Should I Take an Unpaid Internship?

I know what you're thinking, Ugh, another crazy college communist who wants me to work for free! No. Here are some of the best reasons to seriously consider an unpaid internship.

Internships Help You Get Ahead

I'm in graduate school right now so I can become a city manager. That's the end goal. Right when I graduate with my masters degree though, I'll probably have to get a job as an assistant city manager somewhere first, and get some experience. My buddy worked an unpaid internship, that later became a paid internship at a consulting firm for local governments. He graduated with his bachelor's degree and within a few months had a job as an assistant city manager. He essentially skipped the step where he was supposed to get his masters degree, the step that I'm spending thousands of dollars on now. Tuition for my masters program costs about $30,000 every year. Internships pay for themselves.

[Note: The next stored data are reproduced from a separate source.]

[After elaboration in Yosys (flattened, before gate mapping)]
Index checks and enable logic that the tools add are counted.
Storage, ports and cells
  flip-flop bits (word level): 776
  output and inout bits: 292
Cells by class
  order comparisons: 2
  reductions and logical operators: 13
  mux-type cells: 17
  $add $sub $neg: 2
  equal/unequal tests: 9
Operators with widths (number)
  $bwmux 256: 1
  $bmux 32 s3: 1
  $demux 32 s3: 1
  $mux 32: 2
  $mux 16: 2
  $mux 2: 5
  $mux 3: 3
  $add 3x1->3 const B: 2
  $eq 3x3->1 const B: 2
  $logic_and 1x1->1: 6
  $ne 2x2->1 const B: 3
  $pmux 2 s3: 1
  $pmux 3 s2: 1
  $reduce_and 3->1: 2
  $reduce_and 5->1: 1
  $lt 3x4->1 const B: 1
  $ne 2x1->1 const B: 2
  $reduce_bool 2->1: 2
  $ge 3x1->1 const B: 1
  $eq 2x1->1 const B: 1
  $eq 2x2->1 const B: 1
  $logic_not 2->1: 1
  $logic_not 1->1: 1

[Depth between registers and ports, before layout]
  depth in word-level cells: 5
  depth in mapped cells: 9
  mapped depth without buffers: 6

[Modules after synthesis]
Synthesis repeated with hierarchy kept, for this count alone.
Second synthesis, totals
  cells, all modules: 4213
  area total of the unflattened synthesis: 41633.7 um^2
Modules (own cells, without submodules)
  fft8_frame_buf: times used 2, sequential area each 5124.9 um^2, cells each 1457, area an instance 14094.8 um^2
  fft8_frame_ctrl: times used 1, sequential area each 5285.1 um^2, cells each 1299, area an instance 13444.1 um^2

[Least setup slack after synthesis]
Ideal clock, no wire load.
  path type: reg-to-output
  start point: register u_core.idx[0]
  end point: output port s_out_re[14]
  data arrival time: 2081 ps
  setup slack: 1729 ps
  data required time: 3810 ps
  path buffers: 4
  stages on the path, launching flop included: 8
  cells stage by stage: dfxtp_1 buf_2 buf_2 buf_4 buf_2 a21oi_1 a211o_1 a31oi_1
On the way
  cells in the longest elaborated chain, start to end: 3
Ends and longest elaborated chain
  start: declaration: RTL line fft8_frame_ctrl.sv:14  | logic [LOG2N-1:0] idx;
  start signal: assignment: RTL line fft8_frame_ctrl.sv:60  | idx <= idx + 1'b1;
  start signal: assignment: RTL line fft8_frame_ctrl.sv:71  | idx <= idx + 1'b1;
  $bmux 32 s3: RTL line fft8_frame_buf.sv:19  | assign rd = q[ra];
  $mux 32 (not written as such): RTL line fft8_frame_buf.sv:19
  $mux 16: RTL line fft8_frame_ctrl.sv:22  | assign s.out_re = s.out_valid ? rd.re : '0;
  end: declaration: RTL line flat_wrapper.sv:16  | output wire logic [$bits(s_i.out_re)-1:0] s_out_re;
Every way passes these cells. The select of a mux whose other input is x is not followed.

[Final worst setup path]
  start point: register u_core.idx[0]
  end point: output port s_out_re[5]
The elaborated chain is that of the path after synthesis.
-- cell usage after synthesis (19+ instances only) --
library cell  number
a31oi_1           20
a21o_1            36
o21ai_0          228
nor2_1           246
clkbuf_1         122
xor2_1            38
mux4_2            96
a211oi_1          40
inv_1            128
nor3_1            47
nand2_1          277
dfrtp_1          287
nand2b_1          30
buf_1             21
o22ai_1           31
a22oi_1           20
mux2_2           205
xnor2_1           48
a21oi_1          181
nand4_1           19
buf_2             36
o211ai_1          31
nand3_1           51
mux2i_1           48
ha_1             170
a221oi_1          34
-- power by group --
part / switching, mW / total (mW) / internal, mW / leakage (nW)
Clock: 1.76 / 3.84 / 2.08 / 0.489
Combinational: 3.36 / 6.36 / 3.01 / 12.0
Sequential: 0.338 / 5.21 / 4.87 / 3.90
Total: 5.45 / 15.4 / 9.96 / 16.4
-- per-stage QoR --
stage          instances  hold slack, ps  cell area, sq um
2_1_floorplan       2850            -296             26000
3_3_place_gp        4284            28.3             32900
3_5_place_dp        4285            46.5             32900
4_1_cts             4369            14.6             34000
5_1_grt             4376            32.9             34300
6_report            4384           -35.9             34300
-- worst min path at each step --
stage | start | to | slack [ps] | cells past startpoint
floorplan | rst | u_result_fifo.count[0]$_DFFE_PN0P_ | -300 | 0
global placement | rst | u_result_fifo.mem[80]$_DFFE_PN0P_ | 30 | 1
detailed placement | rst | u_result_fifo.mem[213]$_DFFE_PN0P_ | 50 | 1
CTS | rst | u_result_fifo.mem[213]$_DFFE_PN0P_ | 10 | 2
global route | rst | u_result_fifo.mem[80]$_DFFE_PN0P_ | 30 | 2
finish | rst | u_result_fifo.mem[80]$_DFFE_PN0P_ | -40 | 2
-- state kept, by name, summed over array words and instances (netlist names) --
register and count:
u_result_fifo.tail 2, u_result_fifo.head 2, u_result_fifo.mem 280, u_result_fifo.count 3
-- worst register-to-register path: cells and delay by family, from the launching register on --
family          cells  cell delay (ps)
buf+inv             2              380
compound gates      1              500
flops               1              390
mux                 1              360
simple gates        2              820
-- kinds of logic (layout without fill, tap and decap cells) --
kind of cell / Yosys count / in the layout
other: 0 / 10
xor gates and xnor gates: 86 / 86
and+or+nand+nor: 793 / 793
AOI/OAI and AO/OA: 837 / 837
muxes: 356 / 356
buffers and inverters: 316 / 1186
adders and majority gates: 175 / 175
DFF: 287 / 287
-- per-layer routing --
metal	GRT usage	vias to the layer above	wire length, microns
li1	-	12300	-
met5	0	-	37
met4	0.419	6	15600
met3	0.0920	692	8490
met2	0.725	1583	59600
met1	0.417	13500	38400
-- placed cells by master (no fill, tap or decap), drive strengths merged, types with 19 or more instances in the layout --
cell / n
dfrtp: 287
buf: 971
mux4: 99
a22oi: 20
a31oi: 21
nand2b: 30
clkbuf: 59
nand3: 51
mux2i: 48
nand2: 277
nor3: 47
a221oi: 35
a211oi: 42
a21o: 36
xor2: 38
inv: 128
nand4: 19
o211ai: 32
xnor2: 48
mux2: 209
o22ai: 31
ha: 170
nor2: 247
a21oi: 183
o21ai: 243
### src/rtl/seg_pkg.sv
// Constants shared by the 7-segment display controller, the scan driver and its bench.
package seg_pkg;

   localparam int unsigned NUM_DIGITS = 4;
   localparam int unsigned IDX_W      = 2;
   localparam int unsigned SEG_W      = 8;
   localparam int unsigned AN_W       = 4;

   localparam logic [SEG_W-1:0] SEG_BLANK = 8'hFF;
   localparam logic [AN_W-1:0]  AN_OFF    = 4'b1111;

   // "LOSE" glyphs, active-low segments, DP off
   localparam logic [SEG_W-1:0] GLYPH_L = 8'hC7;
   localparam logic [SEG_W-1:0] GLYPH_O = 8'hC0;
   localparam logic [SEG_W-1:0] GLYPH_S = 8'h92;
   localparam logic [SEG_W-1:0] GLYPH_E = 8'h86;

   // Active-low anode pattern for a slot; slot 0 is the leftmost digit (an[3]).
   function automatic logic [AN_W-1:0] an_for_idx(input logic [IDX_W-1:0] idx);
      return ~(4'b1000 >> idx);
   endfunction

endpackage

### src/rtl/seg_slot_timer.sv
// Digit-slot timebase: tracks (idx, cnt) and exposes next-state and strobe signals.
module seg_slot_timer
   import seg_pkg::*;
#(
   parameter int unsigned DIGIT_CYCLES = 100000,
   parameter int unsigned BLANK_CYCLES = 1000
) (
   input  logic             i_clk,
   input  logic             i_rst_n,
   input  logic             i_enable,
   output logic [IDX_W-1:0] o_idx_nxt_c,
   output logic             o_blank_nxt_c,
   output logic             o_slot_end_c,
   output logic             o_frame_wrap_c
);

   localparam int unsigned          CNT_W     = (DIGIT_CYCLES > 1) ? $clog2(DIGIT_CYCLES) : 1;
   localparam logic [CNT_W-1:0]     CNT_LAST  = CNT_W'(DIGIT_CYCLES - 1);
   localparam logic [CNT_W-1:0]     BLANK_LIM = CNT_W'(BLANK_CYCLES);
   localparam logic [IDX_W-1:0]     IDX_LAST  = IDX_W'(NUM_DIGITS - 1);

   logic [CNT_W-1:0] r_cnt;
   logic [IDX_W-1:0] r_idx;
   logic [CNT_W-1:0] w_cnt_nxt;
   logic [IDX_W-1:0] w_idx_nxt;
   logic             w_slot_end;

   // Next (idx, cnt); disabled parks on the last cycle of slot 3 so re-enable starts a frame
   always_comb begin
      w_slot_end = (r_cnt == CNT_LAST);
      w_cnt_nxt  = r_cnt + CNT_W'(1);
      w_idx_nxt  = r_idx;
      if (!i_enable) begin
         w_cnt_nxt = CNT_LAST;
         w_idx_nxt = IDX_LAST;
      end else if (w_slot_end) begin
         w_cnt_nxt = '0;
         w_idx_nxt = r_idx + IDX_W'(1);
      end
   end

   // Slot position registers; reset parks exactly as a disable does
   always_ff @(posedge i_clk or negedge i_rst_n) begin
      if (!i_rst_n) begin
         r_cnt <= CNT_LAST;
         r_idx <= IDX_LAST;
      end else begin
         r_cnt <= w_cnt_nxt;
         r_idx <= w_idx_nxt;
      end
   end

   assign o_idx_nxt_c    = w_idx_nxt;
   assign o_blank_nxt_c  = (w_cnt_nxt < BLANK_LIM);
   assign o_slot_end_c   = i_enable & w_slot_end;
   assign o_frame_wrap_c = o_slot_end_c & (r_idx == IDX_LAST);

endmodule

### src/rtl/seg_scan_driver.sv
// Time-multiplexes four segment bytes onto a common-anode 4-digit display with
// per-slot blanking and a once-per-frame input snapshot.
module seg_scan_driver
   import seg_pkg::*;
#(
   parameter int unsigned DIGIT_CYCLES = 100000,
   parameter int unsigned BLANK_CYCLES = 1000
) (
   input  logic             Clk100M,
   input  logic             rstN,
   input  logic             enable,
   input  logic [SEG_W-1:0] segIn0,
   input  logic [SEG_W-1:0] segIn1,
   input  logic [SEG_W-1:0] segIn2,
   input  logic [SEG_W-1:0] segIn3,
   output logic [AN_W-1:0]  an,
   output logic [SEG_W-1:0] seg,
   output logic             frameStart
);

   logic [SEG_W-1:0] w_seg_in [NUM_DIGITS];
   logic [SEG_W-1:0] r_snap   [NUM_DIGITS];
   logic [AN_W-1:0]  r_an;
   logic [SEG_W-1:0] r_seg;
   logic             r_frame_start;

   logic [IDX_W-1:0] w_idx_nxt;
   logic             w_blank_nxt;
   logic             w_slot_end;
   logic             w_frame_wrap;

   assign w_seg_in[0] = segIn0;
   assign w_seg_in[1] = segIn1;
   assign w_seg_in[2] = segIn2;
   assign w_seg_in[3] = segIn3;

   seg_slot_timer #(
      .DIGIT_CYCLES (DIGIT_CYCLES),
      .BLANK_CYCLES (BLANK_CYCLES)
   ) u_timer (
      .i_clk          (Clk100M),
      .i_rst_n        (rstN),
      .i_enable       (enable),
      .o_idx_nxt_c    (w_idx_nxt),
      .o_blank_nxt_c  (w_blank_nxt),
      .o_slot_end_c   (w_slot_end),
      .o_frame_wrap_c (w_frame_wrap)
   );

   // Capture all four digits together at the frame boundary so a frame never tears
   always_ff @(posedge Clk100M or negedge rstN) begin
      if (!rstN) begin
         for (int i = 0; i < NUM_DIGITS; i++) r_snap[i] <= SEG_BLANK;
      end else if (w_frame_wrap) begin
         for (int i = 0; i < NUM_DIGITS; i++) r_snap[i] <= w_seg_in[i];
      end
   end

   // Registered drive for the slot position being entered; the first cycle of every
   // slot is blank, so the snapshot loaded on the same edge is never needed yet
   always_ff @(posedge Clk100M or negedge rstN) begin
      if (!rstN) begin
         r_an          <= AN_OFF;
         r_seg         <= SEG_BLANK;
         r_frame_start <= 1'b0;
      end else if (!enable) begin
         r_an          <= AN_OFF;
         r_seg         <= SEG_BLANK;
         r_frame_start <= 1'b0;
      end else begin
         r_frame_start <= w_frame_wrap;
         if (w_blank_nxt) begin
            r_an  <= AN_OFF;
            r_seg <= SEG_BLANK;
         end else begin
            r_an  <= an_for_idx(w_idx_nxt);
            r_seg <= r_snap[w_idx_nxt];
         end
      end
   end

   assign an         = r_an;
   assign seg        = r_seg;
   assign frameStart = r_frame_start;

   logic w_unused;
   assign w_unused = w_slot_end;

endmodule

### config.mk
export PLATFORM = sky130hd
export DESIGN_NAME = seg_scan_driver
export DESIGN_NICKNAME = d
export VERILOG_FILES = /design/src/rtl/seg_pkg.sv /design/src/rtl/seg_slot_timer.sv /design/src/rtl/seg_scan_driver.sv
export SDC_FILE = /design/constraint.sdc
export NUM_CORES = 1
export LEC_CHECK = 0
export CORE_ASPECT_RATIO = 2
export CORE_MARGIN = 4
export CORE_UTILIZATION = 40
export CTS_BUF_LIST = sky130_fd_sc_hd__clkbuf_8
export CTS_CLUSTER_DIAMETER = 150
export DETAILED_ROUTE_END_ITERATION = 12
export GPL_TIMING_DRIVEN = 0
export MAX_ROUTING_LAYER = met4
export PLACE_DENSITY = 0.72
export SYNTH_ARGS = -nofsm -noshare
export SYNTH_HDL_FRONTEND = slang
export SYNTH_SLANG_ARGS = --single-unit
export TNS_END_PERCENT = 100
### constraint.sdc
create_clock -name Clk100M -period 2.3 [get_ports Clk100M]
set_input_delay 0.345 -clock Clk100M [delete_from_list [all_inputs] [get_ports Clk100M]]
set_output_delay 0.345 -clock Clk100M [all_outputs]
set_load 0.1 [all_outputs]
### Yosys cells after proc, flatten, opt, wreduce, memory -nomap -nowiden

Index checks and enable logic that the tools add are counted.
Widths: inputs -> output; s select.

| cells by class | value |
|---|---|
| equality and inequality tests | 2 |
| reduce and logical (&&, ||, !) cells | 0 |
| bitwise gates (word level) | 4 |
| shift operators | 1 |
| mux-type cells | 12 |
| divide/modulo/power cells | 0 |
| $mul | 0 |
| order comparisons | 2 |
| add/subtract/negate cells | 2 |

Operator list:

| operator | count |
|---|---|
| $mux 17 | 2 |
| $mux 8 | 4 |
| $add 17x1->17 const B | 1 |
| $eq 17x17->1 const B | 1 |
| $lt 17x10->1 const B | 1 |
| $bmux 8 s2 | 1 |
| $mux 4 | 2 |
| $mux 2 | 2 |
| $not 4->4 | 1 |
| $shr 4x2->4 const A | 1 |
| $ge 3x3->1 const B | 1 |
| $not 2->3 | 1 |
| $add 2x1->2 const B | 1 |
| $and 1x1->1 | 2 |
| $eq 2x2->1 const B | 1 |
| $mux 1 | 1 |

| storage, ports and cells | value |
|---|---|
| logic and storage cells | 32 |
| memories kept | 0 |
| RAM bits | 0 |
| ROM bits | 0 |
| bits in latches | 0 |
| output and inout port bits | 13 |
| flip-flop bits (word level) | 64 |
| input bits | 35 |

### Longest topological paths before layout

Gate-level depths: netlist of run 1.

| logic depth | value |
|---|---|
| depth in word-level cells | 9 |
| depth in mapped cells | 9 |
| depth with buffers taken out | 7 |

### By module

A second synthesis of run 1 with hierarchy kept.

| second synthesis, totals | value |
|---|---|
| cells, all modules | 258 |
| area total of the unflattened synthesis | 3,298.2 um^2 |

Modules (own cells, without submodules):

| module | cells each | area each (um^2) | sequential area each (um^2) | times used |
|---|---|---|---|---|
| seg_scan_driver | 115 | 1,993.2 | 1,181.1 | 1 |
| seg_slot_timer | 143 | 1,305.0 | 490.5 | 1 |

### Worst setup path after synthesis of run 1

Ideal clock, no wire load.

| path | value |
|---|---|
| path kind | register -> register |
| from | register u_timer.r_cnt[0] |
| to | register r_seg[1] (netlist: seg[1]) |
| period minus slack after synthesis | 2.315 ns |
| stages on the path, launching flop included | 10 |
| data required time | 2.223 ns |
| setup time | 0.077 ns |
| path slack | -0.015 ns |
| path buffers | 2 |
| data arrival time | 2.239 ns |
| cells stage by stage | dfstp_2 > ha_1 > buf_2 > and4_4 > and4_1 > buf_6 > mux2_4 > a222oi_1 > and3_1 > nand2_1 |

| between the ends | value |
|---|---|
| cells in the longest elaborated chain, start to end | 9 |
| elaborated cells on any way between the ends | 13 |
| those cells by class | 1 x add/sub; 1 x order compare; 1 x eq/ne; 9 x mux; 1 x bitwise |

RTL lines:

| element | line | source |
|---|---|---|
| start, declared | seg_slot_timer.sv:22 | `logic [CNT_W-1:0] r_cnt;` |
| start signal, assigned | seg_slot_timer.sv:48 | `r_cnt <= w_cnt_nxt;` |
| branches (longest 7 deep; another with $add 17x1->17) | n/a |  |
| $mux 8 * | seg_scan_driver.sv:72 | `if (w_blank_nxt) begin` |
| $mux 8 * | seg_scan_driver.sv:66 | `end else if (!enable) begin` |
| end signal, assigned | seg_scan_driver.sv:77 | `r_seg <= r_snap[w_idx_nxt];` |
| end, declared | seg_scan_driver.sv:24 | `logic [SEG_W-1:0] r_seg;` |

Mark *: on every way between the ends. The select of a mux whose other input is x is not followed.
A chain may end at the register's enable or synchronous reset.

### Final worst setup path of run 1

| path | value |
|---|---|
| from | register u_timer.r_cnt[0] |
| to | register r_seg[6] (netlist: seg[6]) |

The elaborated chain is that of the path after synthesis.
==> src/rtl/seg_pkg.sv <==
// Shared constants, types and helpers for the four-digit seven-segment scan controller.
// All segment and anode encodings are active-low.
package seg_pkg;

  localparam logic [6:0] SEG_OFF = 7'h7F;
  localparam logic [3:0] AN_OFF  = 4'hF;

  typedef logic [1:0] digit_idx_t;

  typedef enum logic [0:0] {
    DRIVE,
    BLANK
  } scan_state_t;

  // Digit0 is the leftmost digit and sits on AN[3].
  function automatic logic [3:0] an_onehot(digit_idx_t idx);
    return ~(4'b1000 >> idx);
  endfunction

endpackage

==> src/rtl/seg_scan_timer.sv <==
// Digit-slot timer: counts ticks within a slot, splits each slot into DRIVE then BLANK,
// and advances the digit index, flagging the last tick of each full frame.
module seg_scan_timer
  import seg_pkg::*;
#(
  parameter int unsigned TICKS_PER_DIGIT = 8142,
  parameter int unsigned BLANK_TICKS     = 16
) (
  input  logic        clk,
  input  logic        rst_n,
  output scan_state_t state,
  output digit_idx_t  idx,
  output logic        frame_end
);

  localparam int unsigned TW = $clog2(TICKS_PER_DIGIT);
  localparam logic [TW-1:0] LAST_TICK  = TW'(TICKS_PER_DIGIT - 1);
  localparam logic [TW-1:0] LAST_DRIVE = TW'(TICKS_PER_DIGIT - BLANK_TICKS - 1);

  logic [TW-1:0] tick_q, tick_d;
  scan_state_t   state_q, state_d;
  digit_idx_t    idx_q, idx_d;
  logic          slot_end;

  assign slot_end  = (tick_q == LAST_TICK);
  assign frame_end = slot_end && (idx_q == 2'd3);

  always_comb begin
    tick_d  = tick_q + 1'b1;
    state_d = state_q;
    idx_d   = idx_q;
    unique case (state_q)
      DRIVE: if (tick_q == LAST_DRIVE) state_d = BLANK;
      BLANK: if (slot_end) state_d = DRIVE;
    endcase
    if (slot_end) begin
      tick_d = '0;
      idx_d  = idx_q + 1'b1;
    end
  end

  always_ff @(posedge clk or negedge rst_n) begin
    if (!rst_n) begin
      tick_q  <= '0;
      state_q <= DRIVE;
      idx_q   <= '0;
    end else begin
      tick_q  <= tick_d;
      state_q <= state_d;
      idx_q   <= idx_d;
    end
  end

  assign state = state_q;
  assign idx   = idx_q;

endmodule

==> src/rtl/seg_scan_controller.sv <==
// Four-digit seven-segment scan controller: frame-synchronous arbitration between live game
// content and a timed overlay, frame-granular blink, per-digit enable, registered pin drive.
module seg_scan_controller
  import seg_pkg::*;
#(
  parameter int unsigned TICKS_PER_DIGIT = 8142,
  parameter int unsigned BLANK_TICKS     = 16,
  parameter int unsigned OVL_FRAMES      = 256,
  parameter int unsigned BLINK_FRAMES    = 64
) (
  input  logic        clk,
  input  logic        rst_n,
  input  logic [27:0] game_segs,
  input  logic        ovl_req,
  input  logic [27:0] ovl_segs,
  output logic        ovl_ack,
  output logic        ovl_active,
  input  logic        blink_en,
  input  logic [3:0]  digit_en,
  output logic        frame_tick,
  output logic [6:0]  SEG,
  output logic [3:0]  AN
);

  localparam int unsigned CW = $clog2(OVL_FRAMES + 1);
  localparam int unsigned BW = $clog2(BLINK_FRAMES + 1);

  scan_state_t state;
  digit_idx_t  idx;
  logic        frame_end;

  seg_scan_timer #(
    .TICKS_PER_DIGIT(TICKS_PER_DIGIT),
    .BLANK_TICKS    (BLANK_TICKS)
  ) u_timer (
    .clk      (clk),
    .rst_n    (rst_n),
    .state    (state),
    .idx      (idx),
    .frame_end(frame_end)
  );

  // Element [3] holds digit0, matching the 28-bit input packing.
  logic [3:0][6:0] fbuf_q, fbuf_d;
  logic [CW-1:0]   ovl_cnt_q, ovl_cnt_d;
  logic            ovl_active_q, ovl_active_d;
  logic [BW-1:0]   blink_cnt_q, blink_cnt_d;
  logic            blink_on_q, blink_on_d;
  logic            valid_q, valid_d;
  logic [6:0]      seg_q, seg_d;
  logic [3:0]      an_q, an_d;
  logic            ack_c, still_active, drive;

  always_comb begin
    fbuf_d       = fbuf_q;
    ovl_cnt_d    = ovl_cnt_q;
    ovl_active_d = ovl_active_q;
    blink_cnt_d  = blink_cnt_q;
    blink_on_d   = blink_on_q;
    valid_d      = valid_q;
    ack_c        = 1'b0;
    still_active = ovl_active_q;
    if (frame_end) begin
      valid_d = 1'b1;
      if (ovl_active_q) begin
        ovl_cnt_d    = ovl_cnt_q - 1'b1;
        still_active = (ovl_cnt_d != '0);
      end
      ovl_active_d = still_active;
      // Expiry and a pending request in the same boundary chain directly into the new overlay.
      if (ovl_req && !still_active) begin
        ack_c        = 1'b1;
        ovl_active_d = 1'b1;
        ovl_cnt_d    = CW'(OVL_FRAMES);
        fbuf_d       = ovl_segs;
      end else if (!still_active) begin
        fbuf_d = game_segs;
      end
      if (blink_cnt_q == BW'(BLINK_FRAMES - 1)) begin
        blink_cnt_d = '0;
        blink_on_d  = !blink_on_q;
      end else begin
        blink_cnt_d = blink_cnt_q + 1'b1;
      end
    end
  end

  // The buffer holds no real content until the first boundary, so that frame stays dark.
  always_comb begin
    drive = valid_q && (state == DRIVE) && digit_en[~idx] &&
            !(blink_en && !blink_on_q && !ovl_active_q);
    seg_d = SEG_OFF;
    an_d  = AN_OFF;
    if (drive) begin
      seg_d = fbuf_q[~idx];
      an_d  = an_onehot(idx);
    end
  end

  always_ff @(posedge clk or negedge rst_n) begin
    if (!rst_n) begin
      fbuf_q       <= {4{SEG_OFF}};
      ovl_cnt_q    <= '0;
      ovl_active_q <= 1'b0;
      blink_cnt_q  <= '0;
      blink_on_q   <= 1'b1;
      valid_q      <= 1'b0;
      seg_q        <= SEG_OFF;
      an_q         <= AN_OFF;
    end else begin
      fbuf_q       <= fbuf_d;
      ovl_cnt_q    <= ovl_cnt_d;
      ovl_active_q <= ovl_active_d;
      blink_cnt_q  <= blink_cnt_d;
      blink_on_q   <= blink_on_d;
      valid_q      <= valid_d;
      seg_q        <= seg_d;
      an_q         <= an_d;
    end
  end

  assign ovl_ack    = ack_c;
  assign ovl_active = ovl_active_q;
  assign frame_tick = frame_end;
  assign SEG        = seg_q;
  assign AN         = an_q;

endmodule

==> config.mk <==
export PLATFORM = sky130hd
export DESIGN_NAME = seg_scan_controller
export DESIGN_NICKNAME = d
export VERILOG_FILES = /design/src/rtl/seg_pkg.sv /design/src/rtl/seg_scan_timer.sv /design/src/rtl/seg_scan_controller.sv
export SDC_FILE = /design/constraint.sdc
export NUM_CORES = 1
export LEC_CHECK = 0
export CORE_MARGIN = 3
export CORE_UTILIZATION = 34
export CTS_CLUSTER_SIZE = 14
export DETAILED_ROUTE_END_ITERATION = 8
export GPL_TIMING_DRIVEN = 0
export PLACE_DENSITY = 0.56
export SETUP_SLACK_MARGIN = 0.5
export SLEW_MARGIN = 20
export SYNTH_ARGS = -nofsm -noshare
export SYNTH_HDL_FRONTEND = slang
export SYNTH_SLANG_ARGS = --single-unit
==> constraint.sdc <==
create_clock -name clk -period 2.97 [get_ports clk]
set_clock_uncertainty 0.1 [all_clocks]
set_input_delay 0.891 -clock clk [delete_from_list [all_inputs] [get_ports clk]]
set_output_delay 0.891 -clock clk [all_outputs]
set_load 0.01 [all_outputs]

I also am at the number 1 public affairs school in the country right now. I'm here because of the experience I had on my resume. I've worked with a few state senators, helped craft laws, created continuing legal education curriculum, had an internship take me to Oxford and London, and worked in a city manager's office. Graduate programs like this kind of stuff.

Amazing Opportunities

There are a lot of internship opportunities out there. Some see interns as cheap labor to do meaningless, boring tasks, like filling in spreadsheets. If the internship is miserable, how do they get people to stay? Money. If you want a good internship, one that will give you good experience and be fun, you might want to look into an unpaid internship.


Get Paid Later

My buddy who is now an assistant city manager started at an unpaid internship and later transitioned into getting paid. I had an internship like that as well. The internship leader actually blatantly told me months later, after he had started to pay me, that they start to pay the interns they actually like so they stick around. The others usually leave, or continue to do free labor. The internship people win, and the people that work hard at the internship win.

Get a Job Out of It

My dad likes to tell a story about a guy in the great depression era who walked onto a construction site and asked for work. The construction boss told him that they didn't have the means to pay him. He didn't care. He just wanted to work. He worked hard. Who do you think they hired when they got more money? I've gotten a job out of an internship, and lots of other people have as well. That's the dream. Even if you don't get a job with the company you interned with, you can get a letter of recommendation, a reference, and experience. I've had people say that every place hiring wants experience, but they don't have experience, so they've never been hired and can't get experience. Internships beat the cycle. Get one. Or two. Heck, I'm looking for my sixth internship right now!